The Effect of Adding Multi Walled Carbon Nanotubes (MWCNTs) on Mechanical, Thermal, and Morpology Properties of Epoxy Composites Dandy Ramadhan Tri Hutomo 1, a), Istiroyah 1, b), Herry Purnomo 2, c), Yurohman 3, d), Mohamad Baiquni 4, e)
Author Affiliations
1Department of Physics, Faculty Mathematics and Natural Sciences, Brawijaya University, Malang 65145, Indonesia.
2Research Center for Rocket Technology, Research Organization for Aeronautics and Space, National Research and Innovation Agency, Bogor 16350, Indonesia.
3Center of Polymer Technology, Agency for the Assessment and Application of Technology, National Research and Innovation Agency, Banten 15314, Indonesia.

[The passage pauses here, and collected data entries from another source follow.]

## src/rtl/core/adc_average_quadratic_calibration_assert.svh

```systemverilog
// Assertion macros used by the back part of the ADC averaging and calibration RTL.
`ifndef ADC_AVERAGE_QUADRATIC_CALIBRATION_ASSERT_SVH
`define ADC_AVERAGE_QUADRATIC_CALIBRATION_ASSERT_SVH
`ifndef NO_ASSERTIONS
`define AAQC_ASSERT(label, prop, msg) \
    label: assert property (@(posedge i_clk) disable iff (!i_rst_n) prop) else $error(msg);
`define AAQC_ASSERT_ALWAYS(label, prop, msg) \
    label: assert property (@(posedge i_clk) prop) else $error(msg);
`else
`define AAQC_ASSERT(label, prop, msg)
`define AAQC_ASSERT_ALWAYS(label, prop, msg)
`endif
`endif

```

## src/rtl/core/aaqc_pkg.sv

```systemverilog
// Shared types and constants of the ADC averaging and calibration block.
`default_nettype none
package aaqc_pkg;
    localparam int NUM_CH     = 5;
    localparam int NUM_SLOTS  = 5;
    localparam int SUM_W      = 18;
    localparam int COEF_IDX_W = 5;

    localparam logic [SUM_W-1:0] SUM_MAX = '1;

    // item kinds
    localparam logic REQ_SAMPLE = 1'b0;
    localparam logic REQ_COEF   = 1'b1;

    // coefficient slots
    localparam logic [2:0] SLOT_K    = 3'd0;
    localparam logic [2:0] SLOT_P2   = 3'd1;
    localparam logic [2:0] SLOT_P1   = 3'd2;
    localparam logic [2:0] SLOT_P0   = 3'd3;
    localparam logic [2:0] SLOT_ZERO = 3'd4;

    typedef logic [SUM_W-1:0] t_sum;

    typedef struct packed {
        t_sum [NUM_CH-1:0] sums;
    } t_job;

    typedef struct packed {
        logic                  we;
        logic [COEF_IDX_W-1:0] idx;
        logic [31:0]           data;
    } t_coef_wr;

    typedef struct packed {
        logic busy;
    } t_back_status;
endpackage
`default_nettype wire

```

## src/rtl/core/aaqc_front.sv

```systemverilog
// Front part: accepts items, accumulates samples, routes coefficient writes.
`default_nettype none
module aaqc_front import aaqc_pkg::*; #(
    parameter int CURRENT_CHANNEL_COUNT = 4
) (
    input  wire logic         i_clk,
    input  wire logic         i_rst_n,
    input  wire logic         i_valid,
    output logic              o_ready,
    input  wire logic         i_req_type,
    input  wire logic [2:0]   i_channel,
    input  wire logic [11:0]  i_sample,
    input  wire logic         i_frame_end,
    input  wire logic [2:0]   i_coeff_slot,
    input  wire logic [31:0]  i_coeff_value,
    output logic              o_push,
    output t_job              o_job,
    input  wire logic         i_q_full,
    input  wire logic         i_q_empty,
    input  wire t_back_status i_back,
    output t_coef_wr          o_coef
);
    localparam logic [2:0] LAST_CH = 3'(CURRENT_CHANNEL_COUNT);

    t_sum        r_sums [NUM_CH];
    t_sum        n_sums [NUM_CH];
    logic        acc;

    // coefficient writes wait until no frame is pending or in work
    always_comb begin
        if (i_req_type == REQ_COEF) begin
            o_ready = i_q_empty && !i_back.busy;
        end else begin
            o_ready = !i_frame_end || !i_q_full;
        end
    end

    assign acc = i_valid && o_ready;

    always_comb begin
        o_coef.we   = acc && (i_req_type == REQ_COEF) &&
                      (i_channel < 3'(NUM_CH)) && (i_coeff_slot < 3'(NUM_SLOTS));
        o_coef.idx  = COEF_IDX_W'({2'b00, i_channel} * 5'(NUM_SLOTS)) +
                      COEF_IDX_W'(i_coeff_slot);
        o_coef.data = i_coeff_value;
    end

    // add the sample with saturation
    always_comb begin
        for (int i = 0; i < NUM_CH; i++) begin
            n_sums[i] = r_sums[i];
            if (acc && (i_req_type == REQ_SAMPLE) && (i_channel <= LAST_CH) &&
                (i_channel == 3'(i))) begin
                n_sums[i] = t_sum'(({1'b0, r_sums[i]} + 19'(i_sample)) > 19'(SUM_MAX) ?
                                   SUM_MAX : r_sums[i] + t_sum'(i_sample));
            end
            o_job.sums[i] = n_sums[i];
        end
    end

    assign o_push = acc && (i_req_type == REQ_SAMPLE) && i_frame_end;

    // hold sums, clear them when a frame is handed over
    always_ff @(posedge i_clk) begin
        if (!i_rst_n) begin
            for (int i = 0; i < NUM_CH; i++) begin
                r_sums[i] <= '0;
            end
        end else begin
            for (int i = 0; i < NUM_CH; i++) begin
                r_sums[i] <= o_push ? t_sum'(0) : n_sums[i];
            end
        end
    end
endmodule
`default_nettype wire

```

## config.mk

```make
export PLATFORM = sky130hd
export DESIGN_NAME = aaqc_front
export DESIGN_NICKNAME = d
export VERILOG_FILES = /design/src/rtl/core/adc_average_quadratic_calibration_assert.svh /design/src/rtl/core/aaqc_pkg.sv /design/src/rtl/core/aaqc_front.sv
export SDC_FILE = /design/constraint.sdc
export NUM_CORES = 1
export LEC_CHECK = 0
export BUFFER_PORTS_ARGS = -buffer_cell sky130_fd_sc_hd__buf_2
export CELL_PAD_IN_SITES_DETAIL_PLACEMENT = 2
export CELL_PAD_IN_SITES_GLOBAL_PLACEMENT = 2
export CORE_ASPECT_RATIO = 1.5
export CORE_UTILIZATION = 31
export CTS_CLUSTER_SIZE = 24
export DETAILED_ROUTE_END_ITERATION = 12
export GPL_TIMING_DRIVEN = 0
export HOLD_SLACK_MARGIN = 0.1
export PLACE_DENSITY = 0.83
export REMOVE_ABC_BUFFERS = 1
export SLEW_MARGIN = 20
export SYNTH_ARGS = -nofsm -noshare
export SYNTH_HDL_FRONTEND = slang
export SYNTH_SLANG_ARGS = --single-unit
```

## constraint.sdc

```tcl
create_clock -name i_clk -period 2.7 [get_ports i_clk]
set_input_delay 0.135 -clock i_clk [delete_from_list [all_inputs] [get_ports i_clk]]
set_output_delay 0.135 -clock i_clk [all_outputs]
set_load 0.1 [all_outputs]
```

## Word level (Yosys, flattened, before mapping)

Memory sizes are Yosys's and may differ from the RTL's.
Cells that the tools add are included.

| operators by class | value |
|---|---|
| bitwise logic cells | 6 |
| muxes and demuxes | 23 |
| magnitude comparators | 8 |
| multiply operators | 1 |
| equality and inequality tests | 4 |
| add/sub/neg operators | 11 |
| reductions and logical operators | 18 |

Operators by type and width:

| kind | number |
|---|---|
| $mux 18 | 20 |
| $add 18x12->19 | 5 |
| $gt 19x18->1 const B | 5 |
| $add 18x12->18 | 5 |
| $logic_and 1x1->1 | 13 |
| $eq 3x2->1 const B | 2 |
| $lt 3x3->1 const B | 2 |
| $add 5x3->5 | 1 |
| $mul 3x3->5 const B | 1 |
| $or 1x1->1 | 5 |
| $eq 3x1->1 const B | 1 |
| $eq 3x3->1 const B | 1 |
| $le 3x3->1 const B | 1 |
| $logic_not 1->1 | 3 |
| $logic_not 3->1 | 1 |
| $mux 1 | 3 |
| $logic_or 1x1->1 | 1 |
| $not 1->1 | 1 |

| storage, ports and cells | value |
|---|---|
| input bits | 58 |
| memories | 1 |
| output and inout port bits | 130 |
| flip-flop bits (word level) | 0 |
| RAM bits | 90 |
| logic and storage cells | 72 |

Memories:

| name | depth | bits a word | read ports | clocked after Yosys merged registers in | write ports | RTL line | RTL |
|---|---|---|---|---|---|---|---|
| r_sums | 5 | 18 | 5 | 0 | 5 | aaqc_front.sv:25 | `t_sum r_sums [NUM_CH];` |

## Depth between registers and ports, before layout

Gate-level depths: netlist (run 1).

| depth | value |
|---|---|
| word-level depth | 10 |
| depth in mapped cells | 11 |
| mapped depth without buffers | 10 |

## Worst setup path after synthesis (run 1)

Ideal clock, no wire load.

| path | value |
|---|---|
| path type | reg-to-reg |
| start point | mem r_sums[0][18] in the netlist's numbering |
| end point | mem r_sums[0][34] in the netlist's numbering |
| stages on the path, launching flop included | 10 |
| setup slack | -1.763 ns |
| library setup time | 0.073 ns |
| data required time | 2.627 ns |
| path buffers | 0 |
| data arrival time | 4.390 ns |
| clock period less this slack | 4.463 ns |
| cell sequence | dfxtp_1 ha_1 inv_1 fa_1 and2b_1 o31ai_2 a2111oi_2 o21ai_2 o31ai_1 and2_1 |

RTL lines:

| item | RTL line |
|---|---|
| from (decl) | aaqc_front.sv:25 |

4Directorate of Laboratory Management, Research Facilities, and Science and Technology Park, Deputy for Research and Innovation Infrastructure, National Research and Innovation Agency, Jakarta 10340, Indonesia.
The present study investigates the tensile, thermal, and morphology properties of an epoxy resin matrix reinforced with multi-walled carbon nanotubes (MWCNTs 0, 0.25, 0.5, 0.75, and 1 wt.%). In this research work, ultrasonication techniques were used to disperse the MWCNTs in the epoxy matrix with and without acetone solvent. Tensile tests were performed to investigate the effect of the addition of MWCNTs on ultimate tensile strength (UTS) and Young^s modulus, while the thermal properties were determined by thermal conductivity. The quality of dispersion with and without acetone solvent media was examined based on observations performed by scanning electron microscopy (SEM). SEM analysis was used to investigate the morphology of the tensile fractured surface and the dispersion of the MWCNTs in the epoxy resin matrix, since the quality of the dispersion influences the mechanical, thermal, and morphology properties of composites. It was found that the addition of MWCNTs to the epoxy resin matrix and the use of an acetone solvent in the sonication process affected the mechanical and thermal properties of the composite. Experimental results showed that with the MWCNTs at 1 wt.% of the epoxy/MWCNTs/acetone composite, the ultimate tensile strength (UTS) and Young^s modulus of the composite reached 38.78 MPa and 2.10 GPa, respectively, or increased by 102% and 4% compared to a neat epoxy composite, while compared with the MWCNTs at 1 wt.% of the epoxy/MWCNTs composite, they increased by 39% and 27%, respectively. In addition, the thermal conductivity increased by 5%, compared to a neat epoxy composite, from 0.2371 to 0.2489 W/m.K.